1 maggio 2007
Vanessa Russo, 23 anni. Romana della borgata Fidene, bel viso rotondo incorniciato dalla frangetta color miele, il piercing sotto le labbra carnose, studiava per diventare infermiera
Vanessa Russo, 23 anni. Romana della borgata Fidene, bel viso rotondo incorniciato dalla frangetta color miele, il piercing sotto le labbra carnose, studiava per diventare infermiera.

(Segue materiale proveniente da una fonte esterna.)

## src/rtl/core/mfba_pkg.sv

```systemverilog
// Shared constants and controller/datapath interface types for the max-flow block.
`default_nettype none
package mfba_pkg;
	localparam int NODES    = 8;
	localparam int NODE_W   = 3;
	localparam int ADDR_W   = 2 * NODE_W;
	localparam int ENTRIES  = NODES * NODES;
	localparam int CAP_BITS = 16;
	localparam int RES_W    = CAP_BITS + 2;
	localparam int FLOW_W   = 19;
	localparam int CNT_W    = NODE_W + 1;
	localparam logic [FLOW_W-1:0] FLOW_MAX = {FLOW_W{1'b1}};
	localparam logic [0:0] OP_WRITE = 1'b0;
	localparam logic [0:0] OP_RUN   = 1'b1;

	typedef struct packed {
		logic wr_cap;
		logic run_init;
		logic bfs_init;
		logic pop;
		logic scan_rd;
		logic scan_ev;
		logic walk_init;
		logic aug_init;
		logic walk_rd;
		logic min_ev;
		logic sub_wr;
		logic add_wr;
		logic flow_add;
		logic out_load;
		logic out_bad;
	} dp_cmd_t;

	typedef struct packed {
		logic same_node;
		logic q_empty;
		logic scan_last;
		logic sink_hit;
		logic walk_more;
		logic out_free;
	} dp_sts_t;
endpackage
`default_nettype wire

```

## src/rtl/core/mfba_dp.sv

```systemverilog
// Datapath: residual matrix memory, search registers, path walk and result register.
`default_nettype none
module mfba_dp
	import mfba_pkg::*;
(
	input  wire logic              clk,
	input  wire logic              arst_n,
	input  wire dp_cmd_t           cmd,
	output dp_sts_t                sts,
	input  wire logic [2:0]        row_node,
	input  wire logic [2:0]        col_node,
	input  wire logic [15:0]       capacity,
	input  wire logic [2:0]        source_node,
	input  wire logic [2:0]        sink_node,
	input  wire logic              out_stall,
	output logic                   out_valid,
	output logic [FLOW_W-1:0]      total_flow,
	output logic                   bad_request
);
	logic [RES_W-1:0]  mem [ENTRIES];
	logic [ENTRIES-1:0] vld_q;
	logic [RES_W-1:0]  rd_q;
	logic              rd_vld_q;
	logic [NODE_W-1:0] src_q, dst_q, u_q, v_q, p_q;
	logic [NODE_W-1:0] parent_q [NODES];
	logic [NODE_W-1:0] queue_q [NODES];
	logic [NODES-1:0]  vis_q;
	logic [CNT_W-1:0]  head_q, tail_q, steps_q;
	logic [RES_W-1:0]  bott_q;
	logic [FLOW_W-1:0] flow_q;
	logic              out_vld_q;
	logic [FLOW_W-1:0] out_flow_q;
	logic              out_bad_q;

	logic [RES_W-1:0]  rd_eff;
	logic [ADDR_W-1:0] rd_addr, wr_addr;
	logic [RES_W-1:0]  wr_data;
	logic              wr_en;
	logic [NODE_W-1:0] par_v;
	logic [FLOW_W:0]   flow_sum;

	assign rd_eff = rd_vld_q ? rd_q : '0;
	assign par_v  = parent_q[v_q];
	assign flow_sum = {1'b0, flow_q} + {{(FLOW_W+1-RES_W){1'b0}}, bott_q};

	always_comb begin
		rd_addr = {u_q, v_q};
		if (cmd.walk_rd) begin
			rd_addr = {par_v, v_q};
		end else if (cmd.sub_wr) begin
			rd_addr = {v_q, p_q};
		end
		wr_en   = cmd.wr_cap | cmd.sub_wr | cmd.add_wr;
		wr_addr = {row_node, col_node};
		wr_data = {{(RES_W-CAP_BITS){1'b0}}, capacity[CAP_BITS-1:0]};
		if (cmd.sub_wr) begin
			wr_addr = {p_q, v_q};
			wr_data = rd_eff - bott_q;
		end else if (cmd.add_wr) begin
			wr_addr = {v_q, p_q};
			wr_data = rd_eff + bott_q;
		end
	end

	// matrix storage, no reset; validity tracked per entry
	always_ff @(posedge clk) begin
		if (wr_en) begin
			mem[wr_addr] <= wr_data;
		end
		rd_q <= mem[rd_addr];
	end

	always_ff @(posedge clk or negedge arst_n) begin
		if (!arst_n) begin
			vld_q    <= '0;
			rd_vld_q <= 1'b0;
		end else begin
			rd_vld_q <= vld_q[rd_addr] | (wr_en & (wr_addr == rd_addr) & 1'b0);
			if (wr_en) begin
				vld_q[wr_addr] <= 1'b1;
			end
		end
	end

	// search and walk registers
	always_ff @(posedge clk or negedge arst_n) begin
		if (!arst_n) begin
			vis_q   <= '0;
			flow_q  <= '0;
			head_q  <= '0;
			tail_q  <= '0;
			steps_q <= '0;
		end else begin
			if (cmd.run_init) begin
				flow_q <= '0;
			end
			if (cmd.flow_add) begin
				flow_q <= (flow_sum > {1'b0, FLOW_MAX}) ? FLOW_MAX : flow_sum[FLOW_W-1:0];
			end
			if (cmd.bfs_init) begin
				vis_q  <= NODES'(1) << src_q;
				head_q <= '0;
				tail_q <= CNT_W'(1);
			end
			if (cmd.pop) begin
				head_q <= head_q + CNT_W'(1);
			end
			if (cmd.scan_ev && !vis_q[v_q] && rd_eff != '0 && tail_q < CNT_W'(NODES)) begin
				vis_q[v_q] <= 1'b1;
				tail_q     <= tail_q + CNT_W'(1);
			end
			if (cmd.walk_init || cmd.aug_init) begin
				steps_q <= '0;
			end
			if (cmd.min_ev || cmd.add_wr) begin
				steps_q <= steps_q + CNT_W'(1);
			end
		end
	end

	always_ff @(posedge clk) begin
		if (cmd.run_init) begin
			src_q <= source_node;
			dst_q <= sink_node;
		end
		if (cmd.bfs_init) begin
			parent_q[src_q] <= src_q;
			queue_q[0]      <= src_q;
		end
		if (cmd.pop) begin
			u_q <= queue_q[head_q[NODE_W-1:0]];
			v_q <= '0;
		end
		if (cmd.scan_ev) begin
			v_q <= v_q + NODE_W'(1);
			if (!vis_q[v_q] && rd_eff != '0 && tail_q < CNT_W'(NODES)) begin
				queue_q[tail_q[NODE_W-1:0]] <= v_q;
				parent_q[v_q]               <= u_q;
			end
		end
		if (cmd.walk_init || cmd.aug_init) begin
			v_q <= dst_q;
		end
		if (cmd.walk_init) begin
			bott_q <= '1;
		end
		if (cmd.walk_rd) begin
			p_q <= par_v;
		end
		if (cmd.min_ev) begin
			if (rd_eff < bott_q) begin
				bott_q <= rd_eff;
			end
			v_q <= p_q;
		end
		if (cmd.add_wr) begin
			v_q <= p_q;
		end
	end

	// result register
	always_ff @(posedge clk or negedge arst_n) begin
		if (!arst_n) begin
			out_vld_q <= 1'b0;
		end else if (cmd.out_load) begin
			out_vld_q <= 1'b1;
		end else if (!out_stall) begin
			out_vld_q <= 1'b0;
		end
	end

	always_ff @(posedge clk) begin
		if (cmd.out_load) begin
			out_flow_q <= cmd.out_bad ? '0 : flow_q;
			out_bad_q  <= cmd.out_bad;
		end
	end

	assign sts.same_node = (src_q == dst_q);
	assign sts.q_empty   = (head_q == tail_q);
	assign sts.scan_last = (v_q == NODE_W'(NODES - 1));
	assign sts.sink_hit  = vis_q[dst_q];
	assign sts.walk_more = (v_q != src_q) && (steps_q < CNT_W'(NODES));
	assign sts.out_free  = !out_vld_q || !out_stall;

	assign out_valid   = out_vld_q;
	assign total_flow  = out_flow_q;
	assign bad_request = out_bad_q;
endmodule
`default_nettype wire

```

## src/rtl/core/mfba_ctrl.sv

```systemverilog
// Controller state machine sequencing loads, searches, path walks and results.
`default_nettype none
module mfba_ctrl
	import mfba_pkg::*;
(
	input  wire logic    clk,
	input  wire logic    arst_n,
	input  wire logic    in_valid,
	output logic         in_stall,
	input  wire logic    opcode,
	input  wire dp_sts_t sts,
	output dp_cmd_t      cmd
);
	localparam logic [3:0] S_IDLE = 4'd0;
	localparam logic [3:0] S_CHK  = 4'd1;
	localparam logic [3:0] S_POP  = 4'd2;
	localparam logic [3:0] S_SRD  = 4'd3;
	localparam logic [3:0] S_SEV  = 4'd4;
	localparam logic [3:0] S_TEST = 4'd5;
	localparam logic [3:0] S_BRD  = 4'd6;
	localparam logic [3:0] S_BEV  = 4'd7;
	localparam logic [3:0] S_ARD  = 4'd8;
	localparam logic [3:0] S_ASUB = 4'd9;
	localparam logic [3:0] S_AADD = 4'd10;
	localparam logic [3:0] S_FIN  = 4'd11;
	localparam logic [3:0] S_FINB = 4'd12;

	logic [3:0] state_q, state_nx;

	always_comb begin
		cmd      = '0;
		state_nx = state_q;
		in_stall = 1'b1;
		unique case (state_q)
			S_IDLE: begin
				in_stall = 1'b0;
				if (in_valid) begin
					if (opcode == OP_RUN) begin
						cmd.run_init = 1'b1;
						state_nx     = S_CHK;
					end else begin
						cmd.wr_cap = 1'b1;
					end
				end
			end
			S_CHK: begin
				if (sts.same_node) begin
					state_nx = S_FINB;
				end else begin
					cmd.bfs_init = 1'b1;
					state_nx     = S_POP;
				end
			end
			S_POP: begin
				if (sts.q_empty) begin
					state_nx = S_TEST;
				end else begin
					cmd.pop  = 1'b1;
					state_nx = S_SRD;
				end
			end
			S_SRD: begin
				cmd.scan_rd = 1'b1;
				state_nx    = S_SEV;
			end
			S_SEV: begin
				cmd.scan_ev = 1'b1;
				state_nx    = sts.scan_last ? S_POP : S_SRD;
			end
			S_TEST: begin
				if (sts.sink_hit) begin
					cmd.walk_init = 1'b1;
					state_nx      = S_BRD;
				end else begin
					state_nx = S_FIN;
				end
			end
			S_BRD: begin
				if (sts.walk_more) begin
					cmd.walk_rd = 1'b1;
					state_nx    = S_BEV;
				end else begin
					cmd.aug_init = 1'b1;
					state_nx     = S_ARD;
				end
			end
			S_BEV: begin
				cmd.min_ev = 1'b1;
				state_nx   = S_BRD;
			end
			S_ARD: begin
				if (sts.walk_more) begin
					cmd.walk_rd = 1'b1;
					state_nx    = S_ASUB;
				end else begin
					cmd.flow_add = 1'b1;
					cmd.bfs_init = 1'b1;
					state_nx     = S_POP;
				end
			end
			S_ASUB: begin
				cmd.sub_wr = 1'b1;
				state_nx   = S_AADD;
			end
			S_AADD: begin
				cmd.add_wr = 1'b1;
				state_nx   = S_ARD;
			end
			S_FIN: begin
				if (sts.out_free) begin
					cmd.out_load = 1'b1;
					state_nx     = S_IDLE;
				end
			end
			S_FINB: begin
				if (sts.out_free) begin
					cmd.out_load = 1'b1;
					cmd.out_bad  = 1'b1;
					state_nx     = S_IDLE;
				end
			end
			default: begin
				state_nx = S_IDLE;
			end
		endcase
	end

	always_ff @(posedge clk or negedge arst_n) begin
		if (!arst_n) begin
			state_q <= S_IDLE;
		end else begin
			state_q <= state_nx;
		end
	end
endmodule
`default_nettype wire

```

## src/rtl/core/max_flow_bfs_augment.sv

```systemverilog
// Top level of the shortest-augmenting-path max-flow engine.
//
//  channel | signals                                       | transaction
//  --------+-----------------------------------------------+-------------------------
//  in      | in_valid, in_stall, opcode, row_node,         | load one capacity entry
//          | col_node, capacity, source_node, sink_node    | or start one flow run
//  out     | out_valid, out_stall, total_flow, bad_request | one result per run
//
// Loads are taken back to back while the engine is idle. A run reads the matrix memory
// once per scanned entry in each search, then walks each augmenting path twice: first
// for its bottleneck, then to subtract and add it along the path.
// Reset clears control state and the per-entry valid bits, so the matrix reads zero.
// A finished result waits in the output register under out_stall while loads go on;
// a second run holds at its end until that register frees up.
`default_nettype none
module max_flow_bfs_augment
	import mfba_pkg::*;
(
	input  wire logic              clk,
	input  wire logic              arst_n,
	input  wire logic              in_valid,
	output logic                   in_stall,
	input  wire logic [0:0]        opcode,
	input  wire logic [2:0]        row_node,
	input  wire logic [2:0]        col_node,
	input  wire logic [15:0]       capacity,
	input  wire logic [2:0]        source_node,
	input  wire logic [2:0]        sink_node,
	output logic                   out_valid,
	input  wire logic              out_stall,
	output logic [FLOW_W-1:0]      total_flow,
	output logic                   bad_request
);
	dp_cmd_t cmd;
	dp_sts_t sts;

	// sequence the run
	mfba_ctrl u_ctrl (
		.clk      (clk),
		.arst_n   (arst_n),
		.in_valid (in_valid),
		.in_stall (in_stall),
		.opcode   (opcode[0]),
		.sts      (sts),
		.cmd      (cmd)
	);

	// hold the matrix and do the search, walk and update work
	mfba_dp u_dp (
		.clk         (clk),
		.arst_n      (arst_n),
		.cmd         (cmd),
		.sts         (sts),
		.row_node    (row_node),
		.col_node    (col_node),
		.capacity    (capacity),
		.source_node (source_node),
		.sink_node   (sink_node),
		.out_stall   (out_stall),
		.out_valid   (out_valid),
		.total_flow  (total_flow),
		.bad_request (bad_request)
	);
endmodule
`default_nettype wire
```

## config.mk

```make
export PLATFORM = sky130hd
export DESIGN_NAME = max_flow_bfs_augment
export DESIGN_NICKNAME = d
export VERILOG_FILES = /design/src/rtl/core/mfba_pkg.sv /design/src/rtl/core/mfba_dp.sv /design/src/rtl/core/mfba_ctrl.sv /design/src/rtl/core/max_flow_bfs_augment.sv
export SDC_FILE = /design/constraint.sdc
export NUM_CORES = 2
export LEC_CHECK = 0
export ABC_CLOCK_PERIOD_IN_PS = 7900
export BUFFER_PORTS_ARGS = -buffer_cell sky130_fd_sc_hd__buf_2
export CAP_MARGIN = 20
export CORE_ASPECT_RATIO = 1.2
export CORE_MARGIN = 2
export CORE_UTILIZATION = 60
export DETAILED_ROUTE_END_ITERATION = 7
export PLACE_DENSITY = 0.84
export SYNTH_ARGS = -nofsm -noshare
export SYNTH_HDL_FRONTEND = slang
export SYNTH_SLANG_ARGS = --single-unit
```

## constraint.sdc

```tcl
create_clock -name clk -period 7.9 [get_ports clk]
set_input_delay 1.58 -clock clk [delete_from_list [all_inputs] [get_ports clk]]
set_output_delay 1.58 -clock clk [all_outputs]
set_load 0.05 [all_outputs]
```

# Yosys cells after proc, flatten, opt, wreduce, memory -nomap -nowiden
# Memories as Yosys holds them, arrays and structs flattened. A register that Yosys moved wholly into a read port is not among the register bits.
# Cells that the tools add are included.
word_totals:
  register_bits: 159
  latchBits: 0
  mem_bits_rw: 1200
  mem_bits_ro: 0
  inputBits: 33
  output_inout_bits: 22
  word_cells: 173
  mem_count: 3
mem_list:
  columns: ["name", "words", "width", "read_ports", "rd_clocked_by_memory_dff", "wr", "line_no", "source"]
  rows:
  - ["u_dp.mem", 64, 18, 1, 1, 1, "mfba_dp.sv:20", "logic [RES_W-1:0] mem [ENTRIES];"]
  - ["u_dp.parent_q", 8, 3, 1, 1, 1, "mfba_dp.sv:25", "logic [NODE_W-1:0] parent_q [NODES];"]
  - ["u_dp.queue_q", 8, 3, 1, 1, 1, "mfba_dp.sv:26", "logic [NODE_W-1:0] queue_q [NODES];"]
classes:
  add_sub_neg: 7
  mul: 0
  div_mod_pow: 0
  order_cmp: 10
  n_eq_ne: 20
  n_shift: 1
  n_mux: 86
  bitwise: 4
  reduce_logical: 26
op_table:
  columns: ["cell", "count"]
  rows:
  - ["18-bit 2-to-1 mux", 6]
  - ["64-bit bitwise OR", 1]
  - ["19-bit 2-to-1 mux", 3]
  - ["4-bit 2-to-1 mux", 13]
  - ["4-bit one-hot mux with 12 select lines", 1]
  - ["1-bit 2-to-1 mux", 36]
  - ["3-bit 2-to-1 mux", 11]
  - ["6-bit 2-to-1 mux", 4]
  - ["19-bit by 18-bit adder with 20-bit output", 1]
  - ["4-bit == test (second input constant)", 5]
  - ["20-bit by 19-bit greater-than comparator with 1-bit output (second input constant)", 1]
  - ["18-bit adder", 1]
  - ["18-bit < comparator", 1]
  - ["18-bit nonzero test", 1]
  - ["18-bit subtractor", 1]
  - ["4-bit by 3-bit == test with 1-bit output (second input constant)", 4]
  - ["8-bit 2-to-1 mux", 2]
  - ["6-bit by 7-bit < comparator with 1-bit output (second input constant)", 2]
  - ["4-bit by 1-bit adder with 4-bit output (second input constant)", 3]
  - ["4-bit by 2-bit == test with 1-bit output (second input constant)", 2]
  - ["1-bit logical AND", 8]
  - ["3-bit by 4-bit < comparator with 1-bit output (second input constant)", 2]
  - ["4-bit < comparator (second input constant)", 2]
  - ["8-bit bitwise OR", 1]
  - ["26 further kinds", 42]

# Logic depth before layout (Yosys ltp)
logic_depth:
  depth_word: 10
  mapped_depth: 15
  depth_no_buf: 14

# Modules after synthesis
# Synthesis repeated with hierarchy kept, for this count alone.
unflattened:
  cells_unflattened: 4605
  hier_area_um2: 57736.6
modules_own_cells:
  columns: ["module", "n_inst", "cells_each", "area_per_inst_um2", "seq_area_each_um2"]
  rows:
  - ["mfba_dp", 1, 4533, 57216.1, 40493.8]
  - ["mfba_ctrl", 1, 72, 520.5, 100.1]

# Worst setup path after synthesis
# Ideal clock, no wire load.
synth_path:
  path_type: "flip-flop to flip-flop"
  startpoint: "register u_dp.rd_vld_q"
  endpoint: "memory u_dp.mem[0][17] (netlist name) (data pin)"
  setup_ps: 702
  arrival_ps: 5012
  required_ps: 7198
  slack_ps: 2187
  stages_incl_launch_ff: 14
  n_path_buf: 2
  synth_period_minus_slack_ps: 5713
  path_cell_list: "dfrtp_1 -> clkbuf_1 -> buf_1 -> nand2_1 -> inv_1 -> ha_1 -> nor4_1 -> o211ai_1 -> nand3_1 -> or2_2 -> a31oi_1 -> a221o_1 -> xnor2_1 -> o21ai_0"
synth_between:
  elab_chain_len: 4
  word_cells_on_any_way: 5
  classes_between: "2 x add/sub; 3 x mux"
synth_lines:
  columns: ["element", "line_no", "source"]
  rows:
  - ["start: declaration", "mfba_dp.sv:23", "logic rd_vld_q;"]
  - ["start signal: assignment", "mfba_dp.sv:78", "rd_vld_q <= vld_q[rd_addr] | (wr_en & (wr_addr == rd_addr) & 1'b0);"]
  - ["18-bit 2-to-1 mux (*)", "mfba_dp.sv:42", "assign rd_eff = rd_vld_q ? rd_q : '0;"]
  - ["18-bit adder", "mfba_dp.sv:61", "wr_data = rd_eff + bott_q;"]
  - ["18-bit 2-to-1 mux", "mfba_dp.sv:59", "end else if (cmd.add_wr) begin"]
  - ["18-bit 2-to-1 mux (*)", "mfba_dp.sv:56", "if (cmd.sub_wr) begin"]
  - ["via u_dp.wr_data[17]", "mfba_dp.sv:37", "logic [RES_W-1:0] wr_data;"]
  - ["end: declaration", "mfba_dp.sv:20", null]
# Mark *: on every way through the listed nets, which the timed path passes. The rest lies on a longest branch.

# Worst setup path in the final report
layout_path:
  startpoint: "register u_ctrl.state_q[3]"
  endpoint: "memory u_dp.mem[60][6] (netlist name), enable pin"
layout_between:
  elab_chain_len: 6
  word_cells_on_any_way: 12
  classes_between: "2 x eq/ne; 7 x mux; 2 x bitwise; 1 x reduce/logical"
layout_lines:
  columns: ["element", "line_no", "source"]
  rows:
  - ["start: declaration", "mfba_ctrl.sv:28", "logic [3:0] state_q, state_nx;"]
  - ["start signal: assignment", "mfba_ctrl.sv:132", "state_q <= state_nx;"]
  - ["4-bit == test or 4-bit logical NOT (tied branches)", "mfba_ctrl.sv:34", "unique case (state_q)"]
  - ["1-bit 2-to-1 mux or 2-bit 2-to-1 mux (tied branches)", "mfba_ctrl.sv:34", null]
  - ["1-bit bitwise OR (2 in series)", "mfba_dp.sv:53", "wr_en = cmd.wr_cap | cmd.sub_wr | cmd.add_wr;"]
  - ["1-bit 2-to-1 mux", "mfba_dp.sv:67", "if (wr_en) begin"]
  - ["1-bit 2-to-1 mux (not written as such)", "mfba_dp.sv:68", "mem[wr_addr] <= wr_data;"]
# Several ways; a longest one is shown, not always the timed one.

==> results.ini <==
[synth]
synth_compound_area_frac = 0.05973
yosys_warnings = 0
synth_edf_count = 1235
synth_fa_ha_area_frac = 0.01366
synth_top_family_by_area = simple AND/OR/NAND/NOR gates
synthXorXnorAreaFrac = 0.003198
syn_inst = 4518
synth.ff_latch_count = 1383
synth.avg_cell_area_sq_um = 12.73
syn_nets = 4612
async_flop_share = 0.07881
muxShareOfSynthArea = 0.02586
netlist_area_sq_mm = 0.05752
synth-simple-area-share = 0.1645
ys.flop_type = edfxtp_1
synth-seq-area-share = 0.7057
yosysUniqueCellTypes = 95

[clocking]
cts.path.max_buffers = 3
cts.repair.resized = 0
path_clk_slew_ns = 0.07
cts_setup_buffers = 0
cts.sinks = 1383
holdBufCountCts = 0
cts_buffers = 121
cts.htree.levels = 3
clk_latency_ns = 0.78
cts_tree = done
root_buffer = clkbuf_16

[routing]
vias = 38800
viasPerCell = 6.626
totalWireLength_um = 156000
drt-pass1-iter-count = 8
drtAntennaViolNets = 0
first_iter_violations = 5950
avgRoutedWirePerCell_um = 26.64
drc = 0

[timing]
report.final.setup_viol = 0
setup_slack_ns = 2.843
skew_ns = 0.09204
max_freq_mhz = 197.8
period_share = 0.6401
tns_ns = 0
finalHoldViolCount = 0
layout_min_cycle_time_ns = 5.057
rsz0062_at_grt = no
drv_slew = 0
relSlewSlack = 0.09085
tightest_slew_ns = 1.360

[critical_path]
cp_max_fo = 23
critPathCaptureType = register
cp.arrival_ns = 5.40
critPathCapture = u_dp.mem[60][6]
path_class = register to register
worstPathRequired_ns = 8.25
crit_path_start = u_ctrl.state_q[3]
r2r-end = u_dp.mem[60][6]
ff2ff_setup_slack_ns = 2.84
start_kind = register
r2r_start = u_ctrl.state_q[3]
r2r_cells = 7

[grt]
grt_overflow = 0
grt_max_degree = 170
antenna_found_initial = 1
track_usage = 0.3123
grt_pass1_vias = 37290
grt_pass1_wl_um = 228400

[die]
dieArea_sq_mm = 0.09837
start_util = 0.6048
chipHeight_um = 343.2
ios = 55
die_w_um = 286.6
core-area_sq_mm = 0.09511
rows = 124

[finish]
fin_cells = 5856
nets = 4581
fill_cells = 6004
drive_gt1_frac = 0.1062
area_growth_pct = 9.891

[power]
power.total_mw = 25.31
p_leak_nw = 22.48
powerDensity_mw_per_mm2 = 400.4
vdd_ir_drop_max_mv = 0.5338

[outcome]
status = finished, final reports clean

[worst_hold_path]
worst_hold_path_type = register to register

[placement]
place_congestion = 0.9493
dp_cells = 5605
port_buffers = 54
hpwl_um = 86680
pre_cts_ws_ns = 3.175

[run]
drv_cap = 0

[metrics by stage]
| step | util | area, sq um | hold WS, ns |
|---|---|---|---|
| 2_1_floorplan | - | 57520 | 0.4329 |
| 3_3_place_gp | 0.6185 | 58820 | 0.4469 |
| 3_5_place_dp | 0.6188 | 58850 | 0.4511 |
| 4_1_cts | 0.6616 | 62920 | 0.4664 |
| 5_1_grt | 0.6646 | 63210 | 0.4764 |
| 6_report | 0.6646 | 63210 | 0.4650 |
[per-layer routing]
| metal | wire, um | global-route usage | vias to the layer above |
|---|---|---|---|
| met4 | 12510 | 0.2236 | 4 |
| met5 | 183 | 0 | - |
| met3 | 18900 | 0.06742 | 571 |
| met2 | 73110 | 0.4904 | 2963 |
| li1 | - | - | 16540 |
| met1 | 51320 | 0.3875 | 18720 |
[worst max-delay path, cell delays in order, from the launching register on]
cell and delay, ns:
dfrtp_1 0.73, nor2b_2 0.35, nand3_2 0.46, nand2_1 0.39
a31oi_1 0.13, o21bai_1 0.27, nand3b_1 1.04, nor2_2 1.27
[cells in the final DEF, fill, tap and decap left out, types with 66 or more instances in the layout]
cell and n:
nand2_1 1139, dfrtp_1 109, a32oi_1 97, edfxtp_1 1235, clkbuf_16 121, nand4_1 157
nor2_2 66, nand3_1 463, mux2i_1 102, a21oi_1 103
[final cells by class]
| type | instances | area, sq um | share of cell area |
|---|---|---|---|
| flip-flops and latches | 1383 | 40590 | 0.6422 |
| multi-input cells | 2801 | 15690 | 0.2481 |
| clock buffers | 164 | 3279 | 0.05188 |
| well taps | 1260 | 1577 | 0.02494 |
| repair buffers | 114 | 1032 | 0.01633 |
| clock inverters | 67 | 790.8 | 0.01251 |
| inverters | 66 | 249.0 | 0.003939 |
| diodes | 1 | 2.502 | 0.00003959 |
[cells in the mapped netlist, types with 58 or more instances]
library cell | count | area [sq um]
buf_2 | 150 | 750.7
ha_1 | 58 | 725.7
a21oi_1 | 104 | 520.5
mux2i_1 | 102 | 1021
nand3_1 | 464 | 2322
inv_1 | 64 | 240.2
nand2_1 | 1140 | 4279
a32oi_1 | 97 | 849.6
edfxtp_1 | 1235 | 37090
nand4_1 | 157 | 982.2
dfrtp_1 | 109 | 2728
clkbuf_1 | 79 | 296.5
nor2_1 | 122 | 457.9
[sequential cells by signal, summed over array words and instances (netlist names), 18 cells and up, named ones only]
| signal | cells |
|---|---|
| u_dp.mem | 1152 |
| u_dp.vld_q | 64 |
| u_dp.parent_q | 24 |
| u_dp.queue_q | 24 |
| u_dp.flow_q | 19 |
| u_dp.total_flow | 19 |
| u_dp.bott_q | 18 |
| u_dp.rd_q | 18 |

L’altro giorno era sulla metro B della metropolitana per raggiungere la gelateria in via Dei Serpenti dove lavorava giusto da pochi giorni, sul suo vagone c’erano pure le rumene Doina Matei di 22 anni e C.I. di 17, prostitute sulla Tiburtina dalle 9 di sera alle 4 di mattina, d’un tratto il trenò frenò bruscamente, la Matei finì addosso alla Russo, lei si rivoltò urlando "Che cazzo mi spingi?”, l’altra fece finta di nulla, all’uscita della fermata Termini la Russo volle però restituirle lo spintone e lei per risposta le infilò nell’occhio la punta del suo ombrello rosso. Subito dopo le rumene corsero via, abbandonarono per strada l’ombrello insanguinato, raggiunsero la linda locanda «Sibilla Albunea» di Tivoli dove dormivano dallo scorso aprile spendendo 70 euro al giorno in contanti, fecero i bagagli e andarono a rifugiarsi da un amico loro a Tolentino, nelle Marche, dove le trovarono i carabinieri. Primo pomeriggio di venerdì 27 aprile alla stazione Termini di Roma.